Cemal Ersen

Cemal Ersen

cersen@milliyet.com.tr

Tüm Yazıları
Haberin Devamı

Sıra dışı bir sezon yaşıyoruz. Trabzonspor’un açık ara önde götürdüğü ve şampiyonluğunu ilan etmesi için geri sayıma geçtiği bir lig. Kent, haftalar öncesinden zaferi kutmamaya başlamış ve parmak hesabı ile mutlu sona ulaşacağı günleri yazıyor defterine.
Ne muhteşem bir maç önü idi. Trabzonspor’un efsane hocaları Ahmet Suat Özyazıcı, Özkan Sümer ve aralarında olası şampiyonluğa adını yazdıracak meslektaşları Abdullah Avcı’nın portleri. Tüyleri diken diken eden bir tablo idi.
Ya gerçekler? Futbolda işler farklı. Hele rehavete kapılır isen tamamen değişir her şey. Dün gece Beşiktaş’ın yeni hocası ve ön görülmesi güç planları ile karşılaştı Trabzonspor. Üst düzey bir mücadele vardı.
Pozisyon derseniz, akılda kalan, Djaniny’nin altı pas içinde ayağının kayıp kaleye vuramadığı top ve Vida’nın kafa vuruşunda Uğurcan’ın kritik müdahalesi idi. İkinci yarının uzatma dakikalarında direkten dönen o top.
Abdullah hoca orta sahada tüm yükü Siopis’e yükleyince Beşiktaş’ın ikinci bölgeyi geçmesi kolaylaştı. Ne Abdülkadir ne Bakasetas istenen desteği verebildi. Oysa Trabzonspor’un atak başlangıcında en etkili olduğu bu bölgenin savunma değil, hücum ağırlıklı bir organizasyon planlaması gerekirdi.
İlk yarıda kanatlar etkisiz kaldı. Visca oyunda dağildi.

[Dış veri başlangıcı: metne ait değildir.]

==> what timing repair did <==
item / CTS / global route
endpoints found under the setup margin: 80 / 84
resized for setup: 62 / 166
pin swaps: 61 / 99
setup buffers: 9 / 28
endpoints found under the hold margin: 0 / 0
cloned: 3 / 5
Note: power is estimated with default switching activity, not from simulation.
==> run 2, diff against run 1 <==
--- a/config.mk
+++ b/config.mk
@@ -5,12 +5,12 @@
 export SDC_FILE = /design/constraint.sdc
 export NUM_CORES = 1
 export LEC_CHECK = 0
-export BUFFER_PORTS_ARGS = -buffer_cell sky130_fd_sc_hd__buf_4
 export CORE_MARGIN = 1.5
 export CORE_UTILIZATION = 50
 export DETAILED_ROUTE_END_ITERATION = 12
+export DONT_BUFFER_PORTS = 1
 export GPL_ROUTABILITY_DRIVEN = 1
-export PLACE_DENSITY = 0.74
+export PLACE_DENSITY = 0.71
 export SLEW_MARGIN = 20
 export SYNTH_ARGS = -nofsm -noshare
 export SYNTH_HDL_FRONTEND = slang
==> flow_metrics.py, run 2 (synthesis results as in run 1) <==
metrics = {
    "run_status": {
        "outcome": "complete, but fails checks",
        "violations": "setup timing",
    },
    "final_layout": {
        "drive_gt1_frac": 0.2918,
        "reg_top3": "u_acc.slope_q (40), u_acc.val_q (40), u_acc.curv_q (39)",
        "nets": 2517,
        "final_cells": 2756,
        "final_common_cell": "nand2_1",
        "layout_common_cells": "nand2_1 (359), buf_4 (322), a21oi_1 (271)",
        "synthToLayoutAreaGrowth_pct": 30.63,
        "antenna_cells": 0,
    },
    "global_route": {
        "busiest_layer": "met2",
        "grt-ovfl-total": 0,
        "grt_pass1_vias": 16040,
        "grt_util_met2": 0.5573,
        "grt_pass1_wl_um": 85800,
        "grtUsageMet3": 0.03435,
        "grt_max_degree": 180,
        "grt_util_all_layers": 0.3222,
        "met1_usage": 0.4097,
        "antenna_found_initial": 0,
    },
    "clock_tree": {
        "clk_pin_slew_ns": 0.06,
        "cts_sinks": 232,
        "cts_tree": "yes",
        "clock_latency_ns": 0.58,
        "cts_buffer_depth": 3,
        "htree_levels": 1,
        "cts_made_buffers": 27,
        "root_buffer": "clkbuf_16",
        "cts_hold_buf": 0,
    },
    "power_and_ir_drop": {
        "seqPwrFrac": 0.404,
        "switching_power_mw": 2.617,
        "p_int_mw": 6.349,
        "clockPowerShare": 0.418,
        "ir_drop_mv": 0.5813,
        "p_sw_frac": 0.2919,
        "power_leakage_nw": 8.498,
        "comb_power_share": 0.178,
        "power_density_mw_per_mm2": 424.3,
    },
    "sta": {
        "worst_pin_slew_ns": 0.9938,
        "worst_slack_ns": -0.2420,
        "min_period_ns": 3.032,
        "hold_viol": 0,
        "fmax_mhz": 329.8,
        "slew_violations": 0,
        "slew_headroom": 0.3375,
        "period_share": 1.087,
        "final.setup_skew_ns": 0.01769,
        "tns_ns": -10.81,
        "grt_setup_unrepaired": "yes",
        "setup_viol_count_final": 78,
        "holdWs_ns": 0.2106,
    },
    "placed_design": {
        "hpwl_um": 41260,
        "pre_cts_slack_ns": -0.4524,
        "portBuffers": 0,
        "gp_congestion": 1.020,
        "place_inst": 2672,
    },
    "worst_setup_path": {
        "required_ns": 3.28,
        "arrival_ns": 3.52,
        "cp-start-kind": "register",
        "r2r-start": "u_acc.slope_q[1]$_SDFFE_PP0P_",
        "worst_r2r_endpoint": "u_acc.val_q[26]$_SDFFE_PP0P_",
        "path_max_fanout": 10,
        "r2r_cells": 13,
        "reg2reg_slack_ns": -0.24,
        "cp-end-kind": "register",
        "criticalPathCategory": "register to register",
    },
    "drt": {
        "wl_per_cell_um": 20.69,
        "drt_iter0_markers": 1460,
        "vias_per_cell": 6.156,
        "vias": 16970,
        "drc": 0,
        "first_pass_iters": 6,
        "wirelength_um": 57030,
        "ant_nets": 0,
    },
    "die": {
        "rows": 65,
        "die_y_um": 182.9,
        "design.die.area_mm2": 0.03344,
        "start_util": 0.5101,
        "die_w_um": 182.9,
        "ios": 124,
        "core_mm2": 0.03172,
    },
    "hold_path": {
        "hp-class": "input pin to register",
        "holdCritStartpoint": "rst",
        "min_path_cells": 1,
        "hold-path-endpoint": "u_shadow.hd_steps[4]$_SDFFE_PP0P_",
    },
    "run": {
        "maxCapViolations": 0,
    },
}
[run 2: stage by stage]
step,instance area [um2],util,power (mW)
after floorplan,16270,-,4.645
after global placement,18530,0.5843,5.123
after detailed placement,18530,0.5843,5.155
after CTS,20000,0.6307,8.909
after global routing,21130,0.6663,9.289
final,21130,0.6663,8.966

Alışılmış dışında etkisiz kaldı. Solda Nwakaeme boş alan bulamadı, çok geri geldi, hücuma katkı sağlayamadı ve nihayet çıktı. Djaniny bir forvet değil, orta alandan top çıkarma rolünü üstlenince ev sahibi ekip bunaldı. İlk yarıda özellikle savunmadaki dikkati tavrı ve kaleci Uğurcan’ın her zamanki gibi kritik müdahaleleri Beşiktaş’a şans vermedi.

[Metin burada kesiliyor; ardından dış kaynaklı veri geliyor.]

File: src/rtl/status_read_view.sv
// Combinational read port: view mask, then optional 32-bit compression.
module status_read_view import status_pkg::*; #(
  parameter int            DW      = 64,
  parameter int            NW      = 32,
  parameter logic [DW-1:0] M_RMASK = '1,
  parameter logic [DW-1:0] S_RMASK = '1,
  parameter logic [DW-1:0] U_RMASK = '1
) (
  input  logic [DW-1:0] st,
  input  logic [1:0]    view,
  input  logic          wide,
  output logic [DW-1:0] data
);
  localparam int LOW_W = NW - 2;
  logic [DW-1:0] filt;
  logic [DW-1:0] rmask;

  always_comb begin
    case (decode_view(view))
      VW_MACH: rmask = M_RMASK;
      VW_SUP:  rmask = S_RMASK;
      default: rmask = U_RMASK;
    endcase
  end

  assign filt = st & rmask;

  always_comb begin
    if (wide) data = filt;
    else      data = {{(DW-NW){1'b0}}, filt[DW-1 -: 2], filt[LOW_W-1:0]};
  end
endmodule

File: src/rtl/status_csr.sv
module status_csr import status_pkg::*; #(
  parameter int            DW      = 64,
  parameter int            NW      = 32,
  parameter logic [DW-1:0] M_RMASK = 64'hC000_000F_3FFF_FFFF,
  parameter logic [DW-1:0] M_WMASK = 64'hC000_000F_3FFF_FFFF,
  parameter logic [DW-1:0] S_RMASK = 64'h8000_0003_0000_0133,
  parameter logic [DW-1:0] S_WMASK = 64'h8000_0000_0000_0133,
  parameter logic [DW-1:0] U_RMASK = 64'h8000_0003_0000_0011,
  parameter logic [DW-1:0] U_WMASK = 64'h0000_0000_0000_0011
) (
  input  logic          clk,
  input  logic          rst,
  input  logic          cap_user,
  input  logic          cap_super,
  input  logic          xlen64,
  input  logic          acc_valid,
  input  logic [1:0]    acc_view,
  input  logic [1:0]    acc_op,
  input  logic          acc_wide,
  input  logic [DW-1:0] acc_wdata,
  input  logic [1:0]    rd_view,
  input  logic          rd_wide,
  output logic [DW-1:0] rd_data,
  output logic          irq_recheck
);
  logic [DW-1:0] st_q;
  logic [DW-1:0] op_val, reach, wmask, nxt, rst_val;
  logic          irq_q;

  status_path_xlat #(.DW(DW), .NW(NW)) xlat_i (
    .wide   (acc_wide),
    .wdata  (acc_wdata),
    .op_val (op_val),
    .reach  (reach)
  );

  always_comb begin
    case (decode_view(acc_view))
      VW_MACH: wmask = M_WMASK;
      VW_SUP:  wmask = S_WMASK;
      default: wmask = U_WMASK;
    endcase
  end

  status_update #(.DW(DW)) upd_i (
    .cur       (st_q),
    .op_val    (op_val),
    .eff_mask  (wmask & reach),
    .op        (decode_op(acc_op)),
    .cap_user  (cap_user),
    .cap_super (cap_super),
    .nxt       (nxt)
  );

  status_read_view #(
    .DW(DW), .NW(NW),
    .M_RMASK(M_RMASK), .S_RMASK(S_RMASK), .U_RMASK(U_RMASK)
  ) rd_i (
    .st   (st_q),
    .view (rd_view),
    .wide (rd_wide),
    .data (rd_data)
  );

  always_comb begin
    rst_val = '0;
    rst_val[MPP_LO +: 2] = 2'b11;
    if (cap_user)  rst_val[UXL_LO +: XL_W] = xl_code(xlen64);
    if (cap_super) rst_val[SXL_LO +: XL_W] = xl_code(xlen64);
  end

  always_ff @(posedge clk) begin
    if (rst) begin
      st_q  <= rst_val;
      irq_q <= 1'b0;
    end else begin
      irq_q <= acc_valid && (|nxt[IE_W-1:0]);
      if (acc_valid) st_q <= nxt;
    end
  end

  assign irq_recheck = irq_q;
endmodule

File: config.mk
export PLATFORM = sky130hd
export DESIGN_NAME = status_csr
export DESIGN_NICKNAME = d
export VERILOG_FILES = /design/src/rtl/status_pkg.sv /design/src/rtl/status_path_xlat.sv /design/src/rtl/status_update.sv /design/src/rtl/status_read_view.sv /design/src/rtl/status_csr.sv
export SDC_FILE = /design/constraint.sdc
export NUM_CORES = 1
export LEC_CHECK = 0
export ABC_AREA = 1
export ABC_CLOCK_PERIOD_IN_PS = 1650
export BUFFER_PORTS_ARGS = -buffer_cell sky130_fd_sc_hd__buf_2
export CAP_MARGIN = 20
export CORE_UTILIZATION = 36
export CTS_BUF_LIST = sky130_fd_sc_hd__clkbuf_4
export DETAILED_ROUTE_END_ITERATION = 6
export PLACE_DENSITY = 0.67
export SKIP_CTS_REPAIR_TIMING = 1
export SYNTH_ARGS = -nofsm -noshare
export SYNTH_HDL_FRONTEND = slang
export SYNTH_SLANG_ARGS = --single-unit
export TNS_END_PERCENT = 30
File: constraint.sdc
create_clock -name clk -period 1.65 [get_ports clk]
set_input_delay 0.165 -clock clk [delete_from_list [all_inputs] [get_ports clk]]
set_output_delay 0.165 -clock clk [all_outputs]
set_load 0.05 [all_outputs]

Teknik direktör tercihleri önemlidir. İsime değil, işleve göre karar vermek değerlidir. Abdullah Avcı ikinci yarıya sezonun yıldızı Nwakaeme’nin yerine Cornelius’u alarak başladı. Niyet belli, amaç kazanmak idi. Kuzeyin yıldızı boş durur mu? Onun adı “bay gol”... Hemen niye oyuna alındığını gösterdi.

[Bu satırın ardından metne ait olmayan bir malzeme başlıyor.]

### src/rtl/pp_slot_bank.sv
module pp_slot_bank #(
  parameter int DATA_W = 8
) (
  input  logic              clk,
  input  logic              rst_n,
  input  logic              wr_en,
  input  logic              wr_sel,
  input  logic [DATA_W-1:0] wr_data,
  input  logic              rd_sel,
  output logic [DATA_W-1:0] rd_data
);

  localparam int NSLOT = 2;

  logic [DATA_W-1:0] slot_q [NSLOT];

  for (genvar i = 0; i < NSLOT; i++) begin : g_slot
    always_ff @(posedge clk) begin
      if (!rst_n) begin
        slot_q[i] <= '0;
      end else if (wr_en && (wr_sel == 1'(i))) begin
        slot_q[i] <= wr_data;
      end
    end
  end

  assign rd_data = slot_q[rd_sel];


  slot_capture_chk: assert property (@(posedge clk) disable iff (!rst_n)
    wr_en |=> slot_q[$past(wr_sel)] == $past(wr_data));


  slot_hold_chk: assert property (@(posedge clk) disable iff (!rst_n)
    !wr_en |=> $stable(slot_q[0]) && $stable(slot_q[1]));

endmodule

### src/rtl/pp_occupancy.sv
module pp_occupancy
  import pp_pkg::*;
(
  input  logic clk,
  input  logic rst_n,
  input  logic push,
  input  logic pop,
  output occ_t occ,
  output logic wr_sel,
  output logic rd_sel,
  output logic has_free,
  output logic has_item
);

  occ_t occ_q;
  logic wr_q, rd_q;

  always_ff @(posedge clk) begin
    if (!rst_n) begin
      occ_q <= OCC_EMPTY;
      wr_q  <= 1'b0;
      rd_q  <= 1'b0;
    end else begin
      occ_q <= occ_next(occ_q, push, pop);
      wr_q  <= slot_step(wr_q, push);
      rd_q  <= slot_step(rd_q, pop);
    end
  end

  assign occ      = occ_q;
  assign wr_sel   = wr_q;
  assign rd_sel   = rd_q;
  assign has_free = (occ_q != OCC_FULL);
  assign has_item = (occ_q != OCC_EMPTY);


  occ_bound_chk: assert property (@(posedge clk) disable iff (!rst_n)
    occ_q <= OCC_FULL);


  ptr_gap_chk: assert property (@(posedge clk) disable iff (!rst_n)
    (occ_q == 2'd1) |-> (wr_q != rd_q));


  swap_keep_chk: assert property (@(posedge clk) disable iff (!rst_n)
    (push && pop && occ_q == 2'd1) |=> (occ_q == 2'd1));


  wr_toggle_chk: assert property (@(posedge clk) disable iff (!rst_n)
    push |=> (wr_q != $past(wr_q)));

endmodule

Futbolun güzelliği bu. Beşiktaş’ın kaçırdığı penaltıdan sonra eşitlik sayısını sağlaması, oyunun keyfine keyif kattı doğrusu. Kim heyecanlanmadı ki? Sonrasında maç iki tarafa da gitti geldi. Beşiktaş’ı takdir etmek gerek. Hiç bırakmadılar, kazanmak için uğraş verdiler.
Trabzonsporun’un rakip on kişi kaldıktan sonra, yani oyunun son bülümünde daha etkili olması gerekiyordu. Son anda girenlerin katkısı tartışılır ama, yeterli olamadılar.
Kazanılması gereken bir maç mı idi? Bu koşullarda sonuç normal. Lakin, dikkate alın, İstanbullu rakiplere kaybetmedi bu takım! O yüzden şampiyonluk adayı.
Güzel bir mücadale oldu, Beşiktaş yenilmedi, Trabzonspor hedefine bir adım daha yaklaştı.
Bordo-mavili renkler gün sayıyor. Bu kulübün başarısı bazılarını rahatsız etse de; gerçek değişmeyecek.
Siz ister 38, ister 13 yıl deyin, Trabzonspor Türk futbol tarihine damga vuruyor!
Galiba bazı şeylere alışmak zaman alıyor!